Children with PRS need proper care especially care to prevent airway obstruction and to improve on feeding. They are usually nursed in the prone position to prevent the tongue from falling back. Special devices like special nipples, pacifiers are used to ensure proper feeding. Some physicians may recommend the use of cup and spoon for feeding. With proper care, most children with this syndrome grow to live normal adult life. However, they are prone to complications including recurrent ear infection.

References

  1. Gangopadhyay N, Mendonca DA, Woo AS. Pierre Robin Sequence. Seminars in Plastic Surgery. 2012;26(2):76-82.
  2. Jakobsen LP, Knudsen MA, Lespinasse J, et al. The genetic basis of the Pierre Robin Sequence. The Cleft palate-craniofacial journal. 2006;43(2):155-159.

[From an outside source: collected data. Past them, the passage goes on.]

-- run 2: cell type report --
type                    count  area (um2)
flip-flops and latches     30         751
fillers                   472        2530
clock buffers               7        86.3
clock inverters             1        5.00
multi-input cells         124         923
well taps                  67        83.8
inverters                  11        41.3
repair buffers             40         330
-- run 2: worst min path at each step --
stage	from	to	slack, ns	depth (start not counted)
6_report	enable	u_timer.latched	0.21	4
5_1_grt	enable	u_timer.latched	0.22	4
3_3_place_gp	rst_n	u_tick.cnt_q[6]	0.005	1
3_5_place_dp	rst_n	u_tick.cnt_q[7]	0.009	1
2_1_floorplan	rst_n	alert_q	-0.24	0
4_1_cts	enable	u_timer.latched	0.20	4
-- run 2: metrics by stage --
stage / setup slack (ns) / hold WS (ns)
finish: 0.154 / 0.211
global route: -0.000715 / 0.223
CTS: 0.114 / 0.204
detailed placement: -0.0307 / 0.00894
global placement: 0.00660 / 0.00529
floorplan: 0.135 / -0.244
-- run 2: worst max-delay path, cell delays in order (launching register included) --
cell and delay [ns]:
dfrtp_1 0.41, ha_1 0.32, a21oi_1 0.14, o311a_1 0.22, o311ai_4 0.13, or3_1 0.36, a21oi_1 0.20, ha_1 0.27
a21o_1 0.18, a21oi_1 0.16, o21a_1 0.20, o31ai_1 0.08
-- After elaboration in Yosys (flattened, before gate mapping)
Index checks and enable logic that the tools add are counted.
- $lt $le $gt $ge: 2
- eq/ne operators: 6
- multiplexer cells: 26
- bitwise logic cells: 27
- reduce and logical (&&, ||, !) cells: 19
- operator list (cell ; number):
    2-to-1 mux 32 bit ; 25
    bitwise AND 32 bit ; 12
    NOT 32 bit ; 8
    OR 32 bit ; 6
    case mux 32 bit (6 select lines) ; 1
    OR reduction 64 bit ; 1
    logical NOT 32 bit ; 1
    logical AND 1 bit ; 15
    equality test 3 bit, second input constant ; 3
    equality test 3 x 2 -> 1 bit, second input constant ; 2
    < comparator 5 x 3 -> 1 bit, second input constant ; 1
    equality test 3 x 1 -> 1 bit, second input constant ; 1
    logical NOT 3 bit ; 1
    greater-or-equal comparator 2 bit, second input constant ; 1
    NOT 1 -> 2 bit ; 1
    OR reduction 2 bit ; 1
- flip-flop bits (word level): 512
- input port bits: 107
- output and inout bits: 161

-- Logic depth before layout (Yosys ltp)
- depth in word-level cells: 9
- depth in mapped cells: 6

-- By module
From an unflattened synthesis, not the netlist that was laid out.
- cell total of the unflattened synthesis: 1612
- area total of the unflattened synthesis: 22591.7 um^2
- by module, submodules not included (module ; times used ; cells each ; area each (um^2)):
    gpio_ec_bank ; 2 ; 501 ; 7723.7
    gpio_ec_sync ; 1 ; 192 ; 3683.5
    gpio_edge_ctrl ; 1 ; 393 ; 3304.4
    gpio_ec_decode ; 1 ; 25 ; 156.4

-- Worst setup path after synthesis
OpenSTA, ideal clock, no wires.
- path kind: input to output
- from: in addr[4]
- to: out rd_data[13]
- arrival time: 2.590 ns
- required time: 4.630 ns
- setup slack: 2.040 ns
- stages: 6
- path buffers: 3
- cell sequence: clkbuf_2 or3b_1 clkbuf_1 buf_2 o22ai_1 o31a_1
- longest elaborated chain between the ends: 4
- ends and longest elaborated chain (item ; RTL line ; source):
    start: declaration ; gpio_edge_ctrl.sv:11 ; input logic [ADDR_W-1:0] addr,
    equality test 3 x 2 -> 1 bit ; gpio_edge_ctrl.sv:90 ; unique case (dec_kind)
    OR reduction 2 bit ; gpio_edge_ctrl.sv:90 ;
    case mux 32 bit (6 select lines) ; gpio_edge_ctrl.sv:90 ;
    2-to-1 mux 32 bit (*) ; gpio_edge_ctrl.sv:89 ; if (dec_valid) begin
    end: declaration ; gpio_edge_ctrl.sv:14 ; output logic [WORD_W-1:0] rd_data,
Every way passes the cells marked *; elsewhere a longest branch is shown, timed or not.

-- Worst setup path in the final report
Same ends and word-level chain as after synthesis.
--- src/rtl/cs_pkg.sv ---
// Shared types for the capacitor switching sequencer.
package cs_pkg;
    localparam int NUM_PH = 3;
    localparam int PH_A   = 0;
    localparam int PH_B   = 1;
    localparam int PH_C   = 2;

    typedef enum logic [1:0] {
        ST_IDLE = 2'd0,
        ST_ARM  = 2'd1,
        ST_ON   = 2'd2
    } seq_st_t;

    typedef enum logic [1:0] {
        FC_TIMEOUT   = 2'b00,
        FC_INTERRUPT = 2'b01,
        FC_OVERCUR   = 2'b10,
        FC_OVERVOLT  = 2'b11
    } fault_code_t;
endpackage

--- src/rtl/cs_phase_gate.sv ---
// Trigger gate for one phase.
// Fires when the phase is armed and its zero-voltage ready is high, then
// remembers that it fired so the trigger is held while 'hold' stays true.
// Assumes 'hold' already contains every kill condition of the top level.
module cs_phase_gate (
    input  logic clk,
    input  logic rst_n,
    input  logic arm,
    input  logic hold,
    input  logic release_i,
    input  logic rdy,
    output logic trig,
    output logic fired
);
    logic fired_q;

    // Trigger: a held phase that has fired, or an armed phase that sees ready now.
    always_comb begin
        trig = hold & (fired_q | (arm & rdy));
    end

    // Fired memory: set on a trigger, cleared when the sequencer returns to idle.
    always_ff @(posedge clk) begin
        if (!rst_n)         fired_q <= 1'b0;
        else if (release_i) fired_q <= 1'b0;
        else if (trig)      fired_q <= 1'b1;
    end

    assign fired = fired_q;

    // a phase that triggered and is not released counts as fired next cycle.
    assert_fire_memo_R3: assert property (@(posedge clk) disable iff (!rst_n)
        (trig && !release_i) |=> fired_q);
endmodule

--- src/rtl/cs_fire_timer.sv ---
// Switch-on timeout counter.
// Counts the cycles spent in the switching state and flags expiry in the
// LIM-th cycle. Assumes LIM >= 1; the counter restarts whenever run drops.
module cs_fire_timer #(
    parameter int LIM = 1000
) (
    input  logic clk,
    input  logic rst_n,
    input  logic run,
    output logic expired
);
    localparam int CW = (LIM > 1) ? $clog2(LIM) : 1;
    localparam logic [CW-1:0] LAST = CW'(LIM - 1);

    logic [CW-1:0] cnt_q;

    // Expiry: the current switching cycle is the last one allowed.
    always_comb begin
        expired = run && (cnt_q == LAST);
    end

    // Counter: zero outside the switching state, counts up to LAST inside it.
    always_ff @(posedge clk) begin
        if (!rst_n || !run)  cnt_q <= '0;
        else if (cnt_q != LAST) cnt_q <= cnt_q + 1'b1;
    end

    // the counter never passes the programmed limit.
    assert_cnt_bound_R5: assert property (@(posedge clk) disable iff (!rst_n)
        cnt_q <= LAST);
endmodule

--- src/rtl/cs_fault_latch.sv ---
// Sticky fault flag with cause code.
// The first cause is kept; later causes only keep the flag set. A set in
// the same cycle as a clear wins over the clear.
module cs_fault_latch
    import cs_pkg::*;
(
    input  logic        clk,
    input  logic        rst_n,
    input  logic        set,
    input  fault_code_t set_code,
    input  logic        clr,
    output logic        fault,
    output fault_code_t code
);
    logic        fault_q;
    fault_code_t code_q;

    // Latch: record the first cause, hold until an explicit clear.
    always_ff @(posedge clk) begin
        if (!rst_n) begin
            fault_q <= 1'b0;
            code_q  <= FC_TIMEOUT;
        end else if (set) begin
            fault_q <= 1'b1;
            if (!fault_q) code_q <= set_code;
        end else if (clr) begin
            fault_q <= 1'b0;
        end
    end

    assign fault = fault_q;
    assign code  = code_q;

    // a fault stays set until it is cleared.
    assert_sticky_R9: assert property (@(posedge clk) disable iff (!rst_n)
        (fault_q && !clr) |=> fault_q);
    // the code of a held fault does not change.
    assert_code_keep_R9: assert property (@(posedge clk) disable iff (!rst_n)
        (fault_q && !clr) |=> $stable(code_q));
endmodule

  3. Printzlau A, Andersen M. Pierre Robin sequence in Denmark: a retrospective population-based epidemiological study. The Cleft palate-craniofacial Journal. 2004;41(1):47-52.

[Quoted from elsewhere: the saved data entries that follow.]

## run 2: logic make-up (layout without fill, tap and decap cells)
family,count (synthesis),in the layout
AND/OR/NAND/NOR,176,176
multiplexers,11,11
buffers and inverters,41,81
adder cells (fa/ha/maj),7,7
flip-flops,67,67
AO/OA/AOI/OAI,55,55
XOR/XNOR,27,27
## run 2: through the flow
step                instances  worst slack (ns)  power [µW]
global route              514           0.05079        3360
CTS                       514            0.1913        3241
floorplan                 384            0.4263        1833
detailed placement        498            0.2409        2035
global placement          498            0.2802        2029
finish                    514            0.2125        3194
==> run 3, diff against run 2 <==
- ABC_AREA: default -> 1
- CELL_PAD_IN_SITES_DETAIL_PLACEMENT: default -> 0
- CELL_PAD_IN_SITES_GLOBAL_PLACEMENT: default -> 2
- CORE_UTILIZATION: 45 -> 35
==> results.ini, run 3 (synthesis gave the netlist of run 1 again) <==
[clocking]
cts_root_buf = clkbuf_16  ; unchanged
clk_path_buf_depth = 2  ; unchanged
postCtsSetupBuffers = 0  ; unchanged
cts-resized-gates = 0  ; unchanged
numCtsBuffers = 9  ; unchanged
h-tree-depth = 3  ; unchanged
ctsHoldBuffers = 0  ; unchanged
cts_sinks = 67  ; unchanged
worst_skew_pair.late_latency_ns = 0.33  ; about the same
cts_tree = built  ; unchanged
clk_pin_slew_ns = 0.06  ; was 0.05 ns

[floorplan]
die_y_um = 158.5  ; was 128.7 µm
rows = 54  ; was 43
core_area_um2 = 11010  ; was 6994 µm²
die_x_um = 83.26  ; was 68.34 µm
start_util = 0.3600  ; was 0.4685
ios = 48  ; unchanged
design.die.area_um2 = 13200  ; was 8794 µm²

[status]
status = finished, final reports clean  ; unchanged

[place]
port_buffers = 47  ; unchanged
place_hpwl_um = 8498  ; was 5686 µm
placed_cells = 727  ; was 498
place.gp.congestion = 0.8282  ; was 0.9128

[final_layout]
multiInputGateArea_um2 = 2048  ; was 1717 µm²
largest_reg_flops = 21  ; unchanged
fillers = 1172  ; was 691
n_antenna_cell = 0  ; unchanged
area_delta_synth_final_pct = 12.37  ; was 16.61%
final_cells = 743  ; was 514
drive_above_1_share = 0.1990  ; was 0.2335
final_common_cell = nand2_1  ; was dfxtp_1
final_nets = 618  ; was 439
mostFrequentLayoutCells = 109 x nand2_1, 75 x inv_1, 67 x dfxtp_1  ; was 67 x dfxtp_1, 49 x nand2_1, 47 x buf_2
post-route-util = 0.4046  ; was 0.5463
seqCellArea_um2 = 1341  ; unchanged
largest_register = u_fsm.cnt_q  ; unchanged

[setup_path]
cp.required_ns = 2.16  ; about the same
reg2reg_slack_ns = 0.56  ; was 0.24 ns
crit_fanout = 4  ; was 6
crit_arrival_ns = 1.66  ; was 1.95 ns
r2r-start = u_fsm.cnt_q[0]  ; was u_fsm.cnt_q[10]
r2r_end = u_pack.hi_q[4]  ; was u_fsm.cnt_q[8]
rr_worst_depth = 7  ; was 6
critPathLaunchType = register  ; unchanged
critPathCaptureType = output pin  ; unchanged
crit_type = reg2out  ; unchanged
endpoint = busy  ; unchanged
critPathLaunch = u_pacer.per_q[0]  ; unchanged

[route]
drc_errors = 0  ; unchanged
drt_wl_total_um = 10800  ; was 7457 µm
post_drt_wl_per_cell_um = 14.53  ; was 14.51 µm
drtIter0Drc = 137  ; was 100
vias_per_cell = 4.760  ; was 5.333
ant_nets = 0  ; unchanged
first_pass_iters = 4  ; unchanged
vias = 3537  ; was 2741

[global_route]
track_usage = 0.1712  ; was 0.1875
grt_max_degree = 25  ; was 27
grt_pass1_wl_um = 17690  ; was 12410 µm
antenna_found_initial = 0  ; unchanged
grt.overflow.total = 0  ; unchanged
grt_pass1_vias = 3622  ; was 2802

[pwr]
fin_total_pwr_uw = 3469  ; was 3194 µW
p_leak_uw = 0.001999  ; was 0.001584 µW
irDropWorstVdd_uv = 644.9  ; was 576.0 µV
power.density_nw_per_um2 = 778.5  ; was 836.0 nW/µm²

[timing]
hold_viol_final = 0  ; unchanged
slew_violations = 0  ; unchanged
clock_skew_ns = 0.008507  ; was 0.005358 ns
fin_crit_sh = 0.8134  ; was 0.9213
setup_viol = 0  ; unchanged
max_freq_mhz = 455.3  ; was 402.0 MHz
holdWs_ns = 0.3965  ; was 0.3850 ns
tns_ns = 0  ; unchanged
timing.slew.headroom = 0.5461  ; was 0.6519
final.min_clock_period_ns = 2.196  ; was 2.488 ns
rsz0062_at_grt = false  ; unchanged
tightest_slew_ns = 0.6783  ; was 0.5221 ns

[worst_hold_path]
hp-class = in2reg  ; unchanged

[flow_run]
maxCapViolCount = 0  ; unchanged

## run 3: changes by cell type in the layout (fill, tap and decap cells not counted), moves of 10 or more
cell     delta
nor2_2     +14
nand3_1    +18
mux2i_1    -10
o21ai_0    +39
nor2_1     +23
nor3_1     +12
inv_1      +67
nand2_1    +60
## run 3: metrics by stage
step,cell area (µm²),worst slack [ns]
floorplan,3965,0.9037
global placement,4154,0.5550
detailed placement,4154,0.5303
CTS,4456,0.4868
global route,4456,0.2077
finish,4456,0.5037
==> src/rtl/pwr_seq_top.sv <==
module pwr_seq_top
  import pwr_seq_pkg::*;
#(
  parameter int REF_W      = 8,
  parameter int REF_CODE   = 200,
  parameter int STEP_CYC   = 1600,
  parameter int HICCUP_CYC = 65536,
  parameter int OC_LIMIT   = 4
) (
  input  logic             clk,
  input  logic             rst,
  input  logic             supply_ok,
  input  logic             shdn_req,
  input  logic             oc_flag,
  input  logic             uv_flag,
  input  logic             ov_flag,
  output logic [REF_W-1:0] ref_code,
  output logic             pwm_en,
  output logic             force_low,
  output logic             gates_off,
  output logic             fault_latched
);
  seq_state_t st_q, st_d;
  logic       in_loop, ramp_top, hic_done, oc_last;

  assign in_loop = is_regulating(st_q);

  pwr_seq_ramp #(.REF_W(REF_W), .REF_CODE(REF_CODE), .STEP_CYC(STEP_CYC)) u_ramp (
    .clk(clk), .rst(rst), .clr(!in_loop), .adv(st_q == SQ_SOFT),
    .ramp_o(ref_code), .at_top_o(ramp_top)
  );

  pwr_seq_timer #(.CYC(HICCUP_CYC)) u_hiccup (
    .clk(clk), .rst(rst), .run(st_q == SQ_HICCUP), .done_o(hic_done)
  );

  pwr_seq_occnt #(.LIMIT(OC_LIMIT)) u_occnt (
    .clk(clk), .rst(rst), .clr(shdn_req || !supply_ok),
    .inc(oc_flag && in_loop), .last_o(oc_last)
  );

  // Priority: shutdown, supply loss, over-current, over-voltage, under-voltage
  always_comb begin
    st_d = st_q;
    if (shdn_req)        st_d = SQ_SHDN;
    else if (!supply_ok) st_d = SQ_IDLE;
    else begin
      unique case (st_q)
        SQ_IDLE, SQ_SHDN, SQ_OCOFF: st_d = SQ_SOFT;
        SQ_LATCH:  st_d = SQ_LATCH;
        SQ_HICCUP: st_d = hic_done ? SQ_SOFT : SQ_HICCUP;
        SQ_SOFT: begin
          if (oc_flag)       st_d = oc_last ? SQ_LATCH : SQ_OCOFF;
          else if (ramp_top) st_d = SQ_RUN;
        end
        SQ_RUN: begin
          if (oc_flag)                  st_d = oc_last ? SQ_LATCH : SQ_OCOFF;
          else if (uv_flag && !ov_flag) st_d = SQ_HICCUP;
        end
        default: st_d = SQ_IDLE;
      endcase
    end
  end

  always_ff @(posedge clk) begin
    if (rst) begin
      st_q          <= SQ_IDLE;
      pwm_en        <= 1'b0;
      force_low     <= 1'b0;
      gates_off     <= 1'b1;
      fault_latched <= 1'b0;
    end else begin
      st_q          <= st_d;
      pwm_en        <= is_regulating(st_d) && !ov_flag;
      force_low     <= is_regulating(st_d) && ov_flag;
      gates_off     <= !is_regulating(st_d);
      fault_latched <= (st_d == SQ_LATCH);
    end
  end
endmodule
### src/rtl/pwm10_regs.sv
module pwm10_regs
    import pwm10_pkg::*;
(
    input  logic              clk,
    input  logic              rst,
    input  logic              wr_en,
    input  logic [1:0]        wr_sel,
    input  logic [BYTE_W-1:0] wr_data,
    output logic [CNT_W-1:0]  per_stg,
    output logic [CNT_W-1:0]  duty_stg
);
    reg_sel_e sel;
    assign sel = reg_sel_e'(wr_sel);

    always_ff @(posedge clk) begin
        if (rst) begin
            per_stg  <= '0;
            duty_stg <= '0;
        end else if (wr_en) begin
            unique case (sel)
                SEL_PER_LO:  per_stg[BYTE_W-1:0]  <= wr_data;
                SEL_DUTY_LO: duty_stg[BYTE_W-1:0] <= wr_data;
                SEL_HI: begin
                    per_stg[CNT_W-1:BYTE_W]  <= wr_data[HI_W-1:0];
                    duty_stg[CNT_W-1:BYTE_W] <= wr_data[2*HI_W-1:HI_W];
                end
                default: ;
            endcase
        end
    end
endmodule

### src/rtl/pwm10_prescale.sv
module pwm10_prescale (
    input  logic clk,
    input  logic rst,
    input  logic en,
    input  logic tick_sel,
    output logic tick
);
    logic half_q;

    always_ff @(posedge clk) begin
        if (rst) half_q <= 1'b0;
        else     half_q <= en & tick_sel & ~half_q;
    end

    assign tick = en & (~tick_sel | half_q);
endmodule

  4. Vatlach S, Maas C, Poets CF. Birth prevalence and initial treatment of Robin sequence in Germany: a prospective epidemiologic study. Orphanet journal of rare diseases. 2014;9(1):9.
  5. Elliott M, Studen-Pavlovich D, Ranalli D. Prevalence of selected pediatric conditions in children with Pierre Robin sequence. Pediatric dentistry. 1994;17(2):106-111.
  6. Tomaski SM, Zalzal GH, Saal HM. Airway obstruction in the Pierre Robin sequence. The Laryngoscope. 1995;105(2):111-114.
  7. de Buys Roessingh AS, Herzog G, Hohlfeld J. Respiratory distress in Pierre Robin: successful use of pharyngeal tube. Journal of Pediatric Surgery. 9// 2007;42(9):1495-1499.
  8. Huang F, Lo L-J, Chen Y-R, Yang JC, Niu C, Chung M. Tongue-lip adhesion in the management of Pierre Robin sequence with airway obstruction: technique and outcome. Chang Gung Med J. 2005;28(2):90-96.
  9. Van den Elzen AP, Semmekrot BA, Bongers EM, Huygen PL, Marres HA. Diagnosis and treatment of the Pierre Robin sequence: results of a retrospective clinical study and review of the literature. European journal of pediatrics. 2001;160(1):47-53.
  10. Smith JL, Stowe FR. The Pierre Robin syndrome (Glossoptosis, Micrognathia, Cleft palate) A review of 39 cases with emphasis on associated ocular lesions. Pediatrics. 1961;27(1):128-133.